Retype, word for word, only the lines from the one with "first2 <= first && data_leg;" through the last line of the data below.

◇ ◇ ◇ ◇ ◇

This design comes from an exercise in tuning for small area, a short achievable clock period and few clock cycles on the open sky130 flow, not from production work.
At most, simulation tests tie the RTL to the original design; equivalence was not proved.
Function not checked in runs 3 and 4: the RTL went through the layout flow alone.
No activity file was given, so power comes from the tool's default toggle rates.

$ cat flow/design.v
`default_nettype none
package tsp_pkg;
	localparam logic [7:0] char_cr = 8'h0d;
	localparam logic [7:0] char_lf = 8'h0a;
	localparam logic [7:0] char_zero = 8'h30;
	localparam logic [7:0] char_nine = 8'h39;
	localparam logic [7:0] char_d = 8'h44;
	localparam logic [7:0] char_n = 8'h4e;
	localparam logic [7:0] char_e = 8'h45;
	localparam logic [7:0] char_o = 8'h4f;
	typedef enum logic [1:0] {
		ps_prolog      = 2'd0,
		ps_coordinates = 2'd1,
		ps_busy        = 2'd2
	} parse_state_t;
	localparam int coord_bits_default = 16;
	localparam int node_addr_bits_default = 4;
endpackage
`default_nettype wire
`timescale 1ns/10ps
`default_nettype none
module tsp_top #(
	parameter int coord_bits = tsp_pkg::coord_bits_default,
	parameter int node_addr_bits = tsp_pkg::node_addr_bits_default
) (
	input  wire                                clk,
	input  wire                                rst,
	input  wire  [7:0]                         specdata,
	input  wire                                has_specdata,
	output logic                               ready_to_read,
	output logic [coord_bits+node_addr_bits:0] tour_length,
	output logic                               tour_valid
);
	localparam int len_bits = coord_bits + node_addr_bits + 1;
	localparam int lo_bits = 11;
	localparam int hi_bits = len_bits - lo_bits;
	localparam logic [2:0] st_hdr_start = 3'd0;  
	localparam logic [2:0] st_hdr_n     = 3'd1;  
	localparam logic [2:0] st_hdr_skip  = 3'd2;  
	localparam logic [2:0] st_hdr_no    = 3'd3;  
	localparam logic [2:0] st_coord     = 3'd4;  
	localparam logic [2:0] st_eof       = 3'd5;  
	logic take;
	logic b_v;          
	logic b_digit;
	logic b_cr;
	logic b_n;
	logic b_o;
	logic b_e;
	logic [3:0] b_d;
	assign take = has_specdata & ready_to_read;
	always_ff @(posedge clk) begin
		if (rst) begin
			ready_to_read <= 1'b0;
			b_v <= 1'b0;
		end else begin
			ready_to_read <= 1'b1;
			b_v <= take && specdata != tsp_pkg::char_lf;
		end
	end
	always_ff @(posedge clk) begin
		b_digit <= (specdata >= tsp_pkg::char_zero) && (specdata <= tsp_pkg::char_nine);
		b_cr <= specdata == tsp_pkg::char_cr;
		b_n <= specdata == tsp_pkg::char_n;
		b_o <= specdata == tsp_pkg::char_o;
		b_e <= specdata == tsp_pkg::char_e;
		b_d <= specdata[3:0];
	end
	logic [2:0] state;
	logic in_num;
	logic [1:0] field_cnt;
	logic first;
	logic close_x;
	logic close_y;
	logic [coord_bits-1:0] acc_s;
	logic [coord_bits-1:0] acc_c;
	logic [coord_bits-1:0] r;
	logic [coord_bits-1:0] fa;
	logic [coord_bits-1:0] fb;
	logic digit;
	logic field_close;
	logic data_leg;
	logic leg;
	logic eof_cr;
	logic in_num_next;
	logic [coord_bits-1:0] row1_a, row1_b, row1_c, row1_s, row1_k;
	logic [coord_bits-1:0] row2_c, row2_s, row2_k;
	assign row1_a = {acc_s[coord_bits-2:0], 1'b0};
	assign row1_b = {acc_c[coord_bits-2:0], 1'b0};
	assign row1_c = {acc_s[coord_bits-4:0], b_d[2:0]};
	assign row1_s = row1_a ^ row1_b ^ row1_c;
	assign row1_k = {(row1_a[coord_bits-2:0] & row1_b[coord_bits-2:0]) |
		(row1_a[coord_bits-2:0] & row1_c[coord_bits-2:0]) |
		(row1_b[coord_bits-2:0] & row1_c[coord_bits-2:0]), 1'b0};
	assign row2_c = {acc_c[coord_bits-4:1], b_d[3], 3'b000};
	assign row2_s = row1_s ^ row1_k ^ row2_c;
	assign row2_k = {(row1_s[coord_bits-2:0] & row1_k[coord_bits-2:0]) |
		(row1_s[coord_bits-2:0] & row2_c[coord_bits-2:0]) |
		(row1_k[coord_bits-2:0] & row2_c[coord_bits-2:0]), 1'b0};
	assign digit = b_v && b_digit && state == st_coord;
	assign field_close = b_v && !b_digit && in_num;
	assign data_leg = state == st_coord && field_close && field_cnt != 2'd0;
	assign leg = data_leg || close_x || close_y;
	assign eof_cr = state == st_eof && b_v && b_cr;
	assign in_num_next = b_v ? digit : in_num;
	always_ff @(posedge clk) begin
		if (rst) begin
			state <= st_hdr_start;
			in_num <= 1'b0;
			field_cnt <= '0;
			first <= 1'b1;
			close_x <= 1'b0;
			close_y <= 1'b0;
		end else begin
			in_num <= in_num_next;
			close_x <= eof_cr;
			close_y <= close_x;
			if (close_y)
				first <= 1'b1;
			else if (data_leg && field_cnt == 2'd2)
				first <= 1'b0;
			if (b_v) begin
				if (field_close)
					field_cnt <= field_cnt + 2'd1;
				if (b_cr)
					field_cnt <= '0;
				case (state)
					st_hdr_start:
						if (b_cr)
							state <= st_hdr_start;
						else if (b_n)
							state <= st_hdr_n;
						else
							state <= st_hdr_skip;
					st_hdr_n:
						if (b_cr)
							state <= st_hdr_start;
						else if (b_o)
							state <= st_hdr_no;
						else
							state <= st_hdr_skip;
					st_hdr_skip:
						if (b_cr)
							state <= st_hdr_start;
					st_hdr_no:
						if (b_cr)
							state <= st_coord;
					st_coord:
						if (b_e)
							state <= st_eof;
					default:
						if (b_cr)
							state <= st_hdr_start;
				endcase
			end
		end
	end
	always_ff @(posedge clk) begin
		if (digit) begin
			acc_s <= row2_s;
			acc_c <= row2_k;
		end else if (!in_num_next) begin
			acc_s <= (eof_cr || close_x) ? fa : '0;
			acc_c <= '0;
		end
		r <= acc_s + acc_c;
	end
	logic leg2;
	logic first2;
	logic [coord_bits-1:0] pa;
	logic [coord_bits-1:0] pb;
	logic [coord_bits:0] diff;
	always_ff @(posedge clk) begin
		if (rst)
			leg2 <= 1'b0;
		else
			leg2 <= leg;
	end
	always_ff @(posedge clk) begin
		first2 <= first && data_leg;
		if (leg2) begin
			pa <= pb;
			pb <= r;
		end
		if (first2)
			fb <= r;
		if (first2 || eof_cr)
			fa <= fb;
	end
	assign diff = {1'b0, r} - {1'b0, pa};
	logic [coord_bits-1:0] mag;
	logic neg;
	logic leg3;
	logic zero3;
	logic carry;
	logic [lo_bits-1:0] total_lo;
	logic [hi_bits-1:0] total_hi;
	logic [lo_bits:0] sum_lo;
	logic [3:0] done_q;
	always_ff @(posedge clk) begin
		if (rst) begin
			leg3 <= 1'b0;
			done_q <= '0;
			tour_valid <= 1'b0;
		end else begin
			leg3 <= leg2;
			done_q <= {done_q[2:0], close_y};
			tour_valid <= done_q[2];
		end
	end
	always_ff @(posedge clk) begin
		mag <= diff[coord_bits-1:0] ^ {coord_bits{diff[coord_bits]}};
		neg <= diff[coord_bits];
		zero3 <= first2;
	end
	logic [lo_bits+1:0] sum_lo_x;
	logic [hi_bits:0] sum_hi_x;
	assign sum_lo_x = {1'b0, total_lo, 1'b1} + {1'b0, mag[lo_bits-1:0], neg};
	assign sum_lo = sum_lo_x[lo_bits+1:1];
	assign sum_hi_x = {total_hi, 1'b1} + {(leg3 ? hi_bits'(mag[coord_bits-1:lo_bits]) : '0), carry};
	always_ff @(posedge clk) begin
		if (leg3 && zero3) begin
			total_lo <= '0;
			total_hi <= '0;
			carry <= 1'b0;
		end else begin
			if (leg3)
				total_lo <= sum_lo[lo_bits-1:0];
			carry <= leg3 && sum_lo[lo_bits];
			total_hi <= sum_hi_x[hi_bits:1];
		end
	end
	assign tour_length = {total_hi, total_lo};
endmodule
`default_nettype wire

◇ ◇ ◇ ◇ ◇

## Result
		first2 <= first && data_leg;
		if (leg2) begin
			pa <= pb;
			pb <= r;
		end
		if (first2)
			fb <= r;
		if (first2 || eof_cr)
			fa <= fb;
	end
	assign diff = {1'b0, r} - {1'b0, pa};
	logic [coord_bits-1:0] mag;
	logic neg;
	logic leg3;
	logic zero3;
	logic carry;
	logic [lo_bits-1:0] total_lo;
	logic [hi_bits-1:0] total_hi;
	logic [lo_bits:0] sum_lo;
	logic [3:0] done_q;
	always_ff @(posedge clk) begin
		if (rst) begin
			leg3 <= 1'b0;
			done_q <= '0;
			tour_valid <= 1'b0;
		end else begin
			leg3 <= leg2;
			done_q <= {done_q[2:0], close_y};
			tour_valid <= done_q[2];
		end
	end
	always_ff @(posedge clk) begin
		mag <= diff[coord_bits-1:0] ^ {coord_bits{diff[coord_bits]}};
		neg <= diff[coord_bits];
		zero3 <= first2;
	end
	logic [lo_bits+1:0] sum_lo_x;
	logic [hi_bits:0] sum_hi_x;
	assign sum_lo_x = {1'b0, total_lo, 1'b1} + {1'b0, mag[lo_bits-1:0], neg};
	assign sum_lo = sum_lo_x[lo_bits+1:1];
	assign sum_hi_x = {total_hi, 1'b1} + {(leg3 ? hi_bits'(mag[coord_bits-1:lo_bits]) : '0), carry};
	always_ff @(posedge clk) begin
		if (leg3 && zero3) begin
			total_lo <= '0;
			total_hi <= '0;
			carry <= 1'b0;
		end else begin
			if (leg3)
				total_lo <= sum_lo[lo_bits-1:0];
			carry <= leg3 && sum_lo[lo_bits];
			total_hi <= sum_hi_x[hi_bits:1];
		end
	end
	assign tour_length = {total_hi, total_lo};
endmodule
`default_nettype wire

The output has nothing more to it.